Sunday, November 11, 2007

Trauma -- is it catching?

When a study came out recently suggesting that you can 'catch' obesity from your family or friends, it sure got a lot of press. But a tendency to gain weight is not the only non-viral or non-bacterial thing we can pick up from other humans -- we can take on their trauma, too.

Anybody in chaplaincy or the other helping professions knows this. If you talk to someone who has undergone a great physical or emotional trauma you start to feel the weight of it, too. You may even start to develop the same physical symptoms as the person you are caring for. If they can't sleep and wake up in the middle of the night with terrible nightmares, you may start having trouble sleeping at night and might start waking up with terrible nightmares. But how does this process of contagion of trauma actually happen?

That was the question the speaker was pondering at a lecture I went to the other day on vicarious trauma (sometimes called second or secondary trauma). An answer occurred to me that I think might help in understanding this. It occurred to me to think of secondary trauma kind of like the way we think of the fight or flight impulse, something that was very useful to the humans who lived before civilization, but that is now potentially deadly for the modern human who is divorced from the pre-modern context.

Fight or flight refers to the physical changes that a person undergoes when he or she feels under threat. These changes -- including the release of adrenaline, the increase of the heart beat and an inhibition of digestion -- are quite useful if the typical threat one faces is a physical threat: they help one either fight stronger or run away faster.

But for most of us -- for example, those of us who work in a modern office environment -- the threats we face ("am I going to lose my job if my boss doesn't like this report?") are not physical at all. We don't need physical strength or speed to cope with them. But we still suffer from increased heart beat, upset stomachs and sweaty palms. And these can be much more than uncomfortable symptoms -- they can contribute to real medical problems like heart disease.

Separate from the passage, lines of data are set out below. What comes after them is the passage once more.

===== src/rtl/wb_port_arbiter.sv =====
// Register-file writeback arbiter: merges a buffered pipeline port with a multi-cycle
// unit port, one write per cycle, with a starvation guard for the multi-cycle side.
module wb_port_arbiter #(
    parameter int STARVE_LIMIT = 4
) (
    input  logic        clk,
    input  logic        rst,
    input  logic        p_valid,
    input  logic [31:0] p_data,
    input  logic [4:0]  p_dest,
    input  logic        p_is_b_type,
    output logic        p_ready,
    input  logic        m_valid,
    input  logic [31:0] m_data,
    input  logic [4:0]  m_dest,
    output logic        m_ready,
    output logic        reg_write_enable,
    output logic [31:0] write_data,
    output logic [4:0]  write_addr,
    output logic        busy
);

    typedef enum logic {
        ARB_PIPE  = 1'b0,
        ARB_FORCE = 1'b1
    } arb_state_t;

    localparam logic [3:0] LIMIT = 4'(STARVE_LIMIT);

    arb_state_t  state_q, state_d;
    logic [1:0]  count_q, count_d;
    logic        wr_ptr_q, wr_ptr_d;
    logic        rd_ptr_q, rd_ptr_d;
    logic [3:0]  starve_q, starve_d;
    logic        we_q, we_d;
    logic [31:0] wdata_q, wdata_d;
    logic [4:0]  waddr_q, waddr_d;

    logic        pipe_grant;
    logic        m_grant;
    logic        enq;
    logic [36:0] head;

    // Two FIFO slots; contents are don't-care until written, so no reset.
    genvar gi;
    generate
        for (gi = 0; gi < 2; gi++) begin : g_fifo
            logic [36:0] entry_q;
            always_ff @(posedge clk) begin
                if (enq && (wr_ptr_q == 1'(gi))) begin
                    entry_q <= {p_data, p_dest};
                end
            end
        end
    endgenerate

    assign head    = rd_ptr_q ? g_fifo[1].entry_q : g_fifo[0].entry_q;
    assign p_ready = (count_q != 2'd2);
    assign m_ready = m_grant && !rst;
    assign busy    = (count_q != 2'd0) || m_valid;

    assign reg_write_enable = we_q;
    assign write_data       = wdata_q;
    assign write_addr       = waddr_q;

    always_comb begin
        pipe_grant = 1'b0;
        m_grant    = 1'b0;
        case (state_q)
            ARB_FORCE: begin
                m_grant    = m_valid;
                pipe_grant = !m_valid && (count_q != 2'd0);
            end
            default: begin
                pipe_grant = (count_q != 2'd0);
                m_grant    = (count_q == 2'd0) && m_valid;
            end
        endcase
    end

    always_comb begin
        count_d  = count_q;
        wr_ptr_d = wr_ptr_q;
        rd_ptr_d = rd_ptr_q;
        starve_d = 4'd0;
        state_d  = state_q;
        we_d     = 1'b0;
        wdata_d  = 32'd0;
        waddr_d  = 5'd0;

        // Branches and x0 writes are accepted but never occupy a slot.
        enq = p_valid && p_ready && !p_is_b_type && (p_dest != 5'd0);

        if (enq)        wr_ptr_d = ~wr_ptr_q;
        if (pipe_grant) rd_ptr_d = ~rd_ptr_q;

        case ({enq, pipe_grant})
            2'b10:   count_d = count_q + 2'd1;
            2'b01:   count_d = count_q - 2'd1;
            default: count_d = count_q;
        endcase

        if (pipe_grant) begin
            we_d    = 1'b1;
            wdata_d = head[36:5];
            waddr_d = head[4:0];
        end else if (m_grant && (m_dest != 5'd0)) begin
            we_d    = 1'b1;
            wdata_d = m_data;
            waddr_d = m_dest;
        end

        if (m_valid && !m_grant) begin
            starve_d = (starve_q == 4'hF) ? starve_q : starve_q + 4'd1;
        end

        // The limit is checked on the value being loaded so the force takes
        // effect in the cycle right after the counter reaches it.
        case (state_q)
            ARB_PIPE: begin
                if (starve_d == LIMIT) state_d = ARB_FORCE;
            end
            ARB_FORCE: begin
                if (m_grant || !m_valid) state_d = ARB_PIPE;
            end
            default: state_d = ARB_PIPE;
        endcase
    end

    always_ff @(posedge clk or posedge rst) begin
        if (rst) begin
            state_q  <= ARB_PIPE;
            count_q  <= 2'd0;
            wr_ptr_q <= 1'b0;
            rd_ptr_q <= 1'b0;
            starve_q <= 4'd0;
            we_q     <= 1'b0;
            wdata_q  <= 32'd0;
            waddr_q  <= 5'd0;
        end else begin
            state_q  <= state_d;
            count_q  <= count_d;
            wr_ptr_q <= wr_ptr_d;
            rd_ptr_q <= rd_ptr_d;
            starve_q <= starve_d;
            we_q     <= we_d;
            wdata_q  <= wdata_d;
            waddr_q  <= waddr_d;
        end
    end

endmodule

I postulate that the process of trauma being able to be communicated from one person to another may also have had a pre-modern function that is of little help to the modern person (especially the modern chaplain). Way back when, people lived in small bands. Any trauma that affected one person in the group had the potential to affect all of them. Thus, the transmission of trauma from one person to another helped the group to act as a collective against the threat that caused the trauma. And, therefore, the ability of trauma to be transmitted from one person to another within the group helped the group to thrive and survive.

But that same function is of no benefit to the chaplain of today. We take on bits of trauma from folks who are not part of any group we both belong to. But that received trauma doesn't lead us back towards a change in the behavior of a group that both we and the directly traumatized person belong to.

This all underscores, once again, the importance of self-care for chaplains and others in the helping professions. If we don't figure out ways to take care of ourselves amidst our work, then our work literally can kill us.

What have you done for yourself, today?